Revealing this at a press conference in Lagos yesterday, a member of the committee, Katsina zone, Senator (Dr) Bode Olowoporoku, said out of the 62 memoranda its committee got in the zone during the public hearing, 60 were opposed to the third term bid. The Katsina zone comprises seven states in the North.
So, as the committee moves over to Port Harcourt, Rivers State today, Olowoporoku said he would table what he saw in Katsina, saying it did not matter what the final report from the secretariat would be like.
His words: "When this thing is being discussed, I will tell them what I saw in Katsina. I don't know of other zones. Of about 62 memos we got, 60 were opposed to third term," saying that if the report is doctored, he would go to the floor of the Senate to say what he saw in Katsina zone.
Daily Sun had on February 28 exclusively reported that 72 per cent of Nigerians rejected the third term project going by the collation in Abuja of the public hearings report.

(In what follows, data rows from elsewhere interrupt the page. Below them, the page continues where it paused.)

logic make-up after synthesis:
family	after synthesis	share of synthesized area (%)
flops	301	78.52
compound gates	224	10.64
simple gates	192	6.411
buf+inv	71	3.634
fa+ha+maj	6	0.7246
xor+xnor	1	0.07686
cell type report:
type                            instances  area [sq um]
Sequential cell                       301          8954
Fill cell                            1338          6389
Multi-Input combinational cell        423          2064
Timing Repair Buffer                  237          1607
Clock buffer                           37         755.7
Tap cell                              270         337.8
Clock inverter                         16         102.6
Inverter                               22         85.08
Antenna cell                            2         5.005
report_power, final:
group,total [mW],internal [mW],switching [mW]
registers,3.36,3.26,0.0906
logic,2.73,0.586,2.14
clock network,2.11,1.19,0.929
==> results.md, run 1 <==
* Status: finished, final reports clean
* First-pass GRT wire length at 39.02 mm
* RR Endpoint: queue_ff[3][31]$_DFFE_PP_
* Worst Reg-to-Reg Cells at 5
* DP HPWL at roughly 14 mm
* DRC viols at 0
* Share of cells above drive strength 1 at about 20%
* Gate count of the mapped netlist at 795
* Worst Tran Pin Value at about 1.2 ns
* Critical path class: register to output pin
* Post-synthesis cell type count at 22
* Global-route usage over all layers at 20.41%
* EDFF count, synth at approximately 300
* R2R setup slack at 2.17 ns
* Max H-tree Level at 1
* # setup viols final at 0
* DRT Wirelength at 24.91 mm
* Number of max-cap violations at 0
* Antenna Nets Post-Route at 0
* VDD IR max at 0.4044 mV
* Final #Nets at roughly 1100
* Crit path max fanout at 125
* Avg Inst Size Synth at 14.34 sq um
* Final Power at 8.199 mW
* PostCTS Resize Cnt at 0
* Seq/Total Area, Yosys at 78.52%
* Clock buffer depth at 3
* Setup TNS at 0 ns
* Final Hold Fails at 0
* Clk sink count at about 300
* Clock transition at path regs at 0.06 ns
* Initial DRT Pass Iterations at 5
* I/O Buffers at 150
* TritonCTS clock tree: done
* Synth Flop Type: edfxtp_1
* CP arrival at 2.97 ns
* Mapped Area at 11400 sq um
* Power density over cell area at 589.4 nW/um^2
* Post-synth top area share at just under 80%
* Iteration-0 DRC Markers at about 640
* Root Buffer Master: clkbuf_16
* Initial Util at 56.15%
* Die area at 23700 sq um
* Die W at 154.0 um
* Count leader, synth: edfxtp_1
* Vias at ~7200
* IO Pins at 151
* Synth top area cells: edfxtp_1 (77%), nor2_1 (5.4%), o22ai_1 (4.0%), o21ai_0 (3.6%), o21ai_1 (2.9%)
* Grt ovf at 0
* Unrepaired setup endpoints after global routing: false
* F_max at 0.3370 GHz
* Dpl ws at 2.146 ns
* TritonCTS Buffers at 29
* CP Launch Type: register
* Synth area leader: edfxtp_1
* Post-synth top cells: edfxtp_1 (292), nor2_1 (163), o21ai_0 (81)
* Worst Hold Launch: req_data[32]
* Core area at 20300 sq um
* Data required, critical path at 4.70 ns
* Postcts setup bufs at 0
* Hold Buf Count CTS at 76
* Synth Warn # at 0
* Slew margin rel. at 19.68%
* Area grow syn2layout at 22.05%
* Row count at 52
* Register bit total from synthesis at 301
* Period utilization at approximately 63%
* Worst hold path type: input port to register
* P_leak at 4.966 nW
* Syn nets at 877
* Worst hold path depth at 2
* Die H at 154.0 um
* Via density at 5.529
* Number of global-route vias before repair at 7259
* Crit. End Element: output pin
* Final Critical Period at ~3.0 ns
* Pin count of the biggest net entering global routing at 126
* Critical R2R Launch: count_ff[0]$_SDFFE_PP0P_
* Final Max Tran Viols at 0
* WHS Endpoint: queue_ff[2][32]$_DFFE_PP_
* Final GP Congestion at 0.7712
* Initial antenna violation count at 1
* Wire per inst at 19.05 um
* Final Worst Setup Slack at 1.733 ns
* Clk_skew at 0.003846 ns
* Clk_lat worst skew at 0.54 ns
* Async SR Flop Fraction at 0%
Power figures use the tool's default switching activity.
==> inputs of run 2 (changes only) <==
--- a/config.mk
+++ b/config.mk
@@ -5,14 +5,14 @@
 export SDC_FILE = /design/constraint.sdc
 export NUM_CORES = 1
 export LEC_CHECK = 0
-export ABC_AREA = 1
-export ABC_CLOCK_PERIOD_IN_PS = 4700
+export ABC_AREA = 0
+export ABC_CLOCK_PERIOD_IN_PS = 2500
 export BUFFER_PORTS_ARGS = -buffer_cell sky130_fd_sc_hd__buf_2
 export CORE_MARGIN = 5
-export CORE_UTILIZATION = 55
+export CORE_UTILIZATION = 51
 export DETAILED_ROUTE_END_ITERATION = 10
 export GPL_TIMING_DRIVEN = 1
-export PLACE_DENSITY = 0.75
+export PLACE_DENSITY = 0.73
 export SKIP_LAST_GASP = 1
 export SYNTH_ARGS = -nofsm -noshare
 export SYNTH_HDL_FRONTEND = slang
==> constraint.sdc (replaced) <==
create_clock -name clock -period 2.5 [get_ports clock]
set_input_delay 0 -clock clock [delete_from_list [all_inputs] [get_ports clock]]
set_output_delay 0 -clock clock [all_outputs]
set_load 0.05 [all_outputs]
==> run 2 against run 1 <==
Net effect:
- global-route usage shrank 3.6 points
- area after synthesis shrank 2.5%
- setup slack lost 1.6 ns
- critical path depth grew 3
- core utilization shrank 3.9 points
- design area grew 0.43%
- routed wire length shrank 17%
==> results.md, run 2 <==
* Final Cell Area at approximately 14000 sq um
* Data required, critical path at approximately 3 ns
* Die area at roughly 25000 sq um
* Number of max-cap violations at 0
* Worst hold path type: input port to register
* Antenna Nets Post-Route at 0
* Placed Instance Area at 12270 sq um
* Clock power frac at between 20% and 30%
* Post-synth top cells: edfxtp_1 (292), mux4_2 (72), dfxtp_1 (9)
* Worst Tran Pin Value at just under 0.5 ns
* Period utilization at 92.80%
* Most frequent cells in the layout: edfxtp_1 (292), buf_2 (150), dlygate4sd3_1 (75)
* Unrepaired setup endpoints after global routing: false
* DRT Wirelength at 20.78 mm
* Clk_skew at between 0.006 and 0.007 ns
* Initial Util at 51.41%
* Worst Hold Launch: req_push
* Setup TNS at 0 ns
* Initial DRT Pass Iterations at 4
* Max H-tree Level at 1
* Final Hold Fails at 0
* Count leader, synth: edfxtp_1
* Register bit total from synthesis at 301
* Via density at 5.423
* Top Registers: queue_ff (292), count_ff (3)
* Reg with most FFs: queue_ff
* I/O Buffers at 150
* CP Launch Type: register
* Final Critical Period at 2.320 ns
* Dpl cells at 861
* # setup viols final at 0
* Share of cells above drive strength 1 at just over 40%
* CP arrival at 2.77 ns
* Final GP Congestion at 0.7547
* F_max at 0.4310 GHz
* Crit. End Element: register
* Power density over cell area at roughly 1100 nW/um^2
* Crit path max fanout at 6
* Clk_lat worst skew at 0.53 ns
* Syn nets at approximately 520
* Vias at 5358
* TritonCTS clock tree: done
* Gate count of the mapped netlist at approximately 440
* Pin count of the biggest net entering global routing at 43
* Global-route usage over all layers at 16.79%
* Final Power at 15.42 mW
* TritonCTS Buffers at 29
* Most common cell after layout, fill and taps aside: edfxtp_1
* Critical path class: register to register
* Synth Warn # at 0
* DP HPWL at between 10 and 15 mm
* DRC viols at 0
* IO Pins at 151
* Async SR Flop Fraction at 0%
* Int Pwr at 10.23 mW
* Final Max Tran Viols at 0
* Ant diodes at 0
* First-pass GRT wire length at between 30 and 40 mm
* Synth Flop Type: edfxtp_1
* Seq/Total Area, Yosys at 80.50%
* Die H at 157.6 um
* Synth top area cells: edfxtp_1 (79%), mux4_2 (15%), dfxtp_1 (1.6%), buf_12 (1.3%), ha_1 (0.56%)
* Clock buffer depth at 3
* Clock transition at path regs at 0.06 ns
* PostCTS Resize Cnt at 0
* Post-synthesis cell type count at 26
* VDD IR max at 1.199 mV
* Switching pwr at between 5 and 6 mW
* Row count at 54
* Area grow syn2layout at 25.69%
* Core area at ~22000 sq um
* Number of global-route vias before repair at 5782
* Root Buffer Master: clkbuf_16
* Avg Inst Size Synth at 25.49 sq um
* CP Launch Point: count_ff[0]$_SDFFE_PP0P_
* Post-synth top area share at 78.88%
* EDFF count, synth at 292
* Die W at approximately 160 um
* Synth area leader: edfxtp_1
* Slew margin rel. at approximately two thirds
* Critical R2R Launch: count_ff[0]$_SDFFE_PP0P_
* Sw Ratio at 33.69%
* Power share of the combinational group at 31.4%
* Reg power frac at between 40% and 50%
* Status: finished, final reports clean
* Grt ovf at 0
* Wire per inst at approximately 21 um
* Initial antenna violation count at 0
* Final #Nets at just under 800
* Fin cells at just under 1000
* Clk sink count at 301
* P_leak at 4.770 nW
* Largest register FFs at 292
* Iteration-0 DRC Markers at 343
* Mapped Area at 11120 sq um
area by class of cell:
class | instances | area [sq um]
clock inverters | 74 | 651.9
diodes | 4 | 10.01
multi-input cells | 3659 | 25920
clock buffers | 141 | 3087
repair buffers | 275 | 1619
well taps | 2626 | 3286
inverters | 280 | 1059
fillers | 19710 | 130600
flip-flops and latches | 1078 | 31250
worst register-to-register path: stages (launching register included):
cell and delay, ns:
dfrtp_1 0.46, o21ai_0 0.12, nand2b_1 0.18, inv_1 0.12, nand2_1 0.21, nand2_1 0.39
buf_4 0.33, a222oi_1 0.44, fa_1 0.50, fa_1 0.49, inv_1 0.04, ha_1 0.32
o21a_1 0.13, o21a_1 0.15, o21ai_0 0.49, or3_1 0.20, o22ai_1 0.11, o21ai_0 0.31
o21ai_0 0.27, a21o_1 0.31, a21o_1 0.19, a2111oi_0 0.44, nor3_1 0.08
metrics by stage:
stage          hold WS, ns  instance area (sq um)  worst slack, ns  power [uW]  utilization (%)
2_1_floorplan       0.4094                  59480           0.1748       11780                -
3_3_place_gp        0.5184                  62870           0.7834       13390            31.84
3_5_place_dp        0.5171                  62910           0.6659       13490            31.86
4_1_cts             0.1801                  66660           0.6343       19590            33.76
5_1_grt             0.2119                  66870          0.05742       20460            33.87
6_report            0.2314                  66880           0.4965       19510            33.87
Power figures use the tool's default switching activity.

Senator Olowoporoku representing Ekiti South Constituency who was expelled by the PDP from the party had called the press conference to raise alarm on what he called state terrorism in Ekiti.
He lamented that since 2003, over 30 people have been killed or assassinated in Ekiti State while thousands have been rendered homeless with their houses pulled down by the state government.
The climax, he said, was when last Friday his own house was destroyed.
"When I learnt that he (Fayose) wanted to demolish the fence and front houses to give way to this so-called dualisation, I went to the Federal High Court of Akure to enforce my fundamental human rights for compensation under Section 44 of the 1999 Constitution.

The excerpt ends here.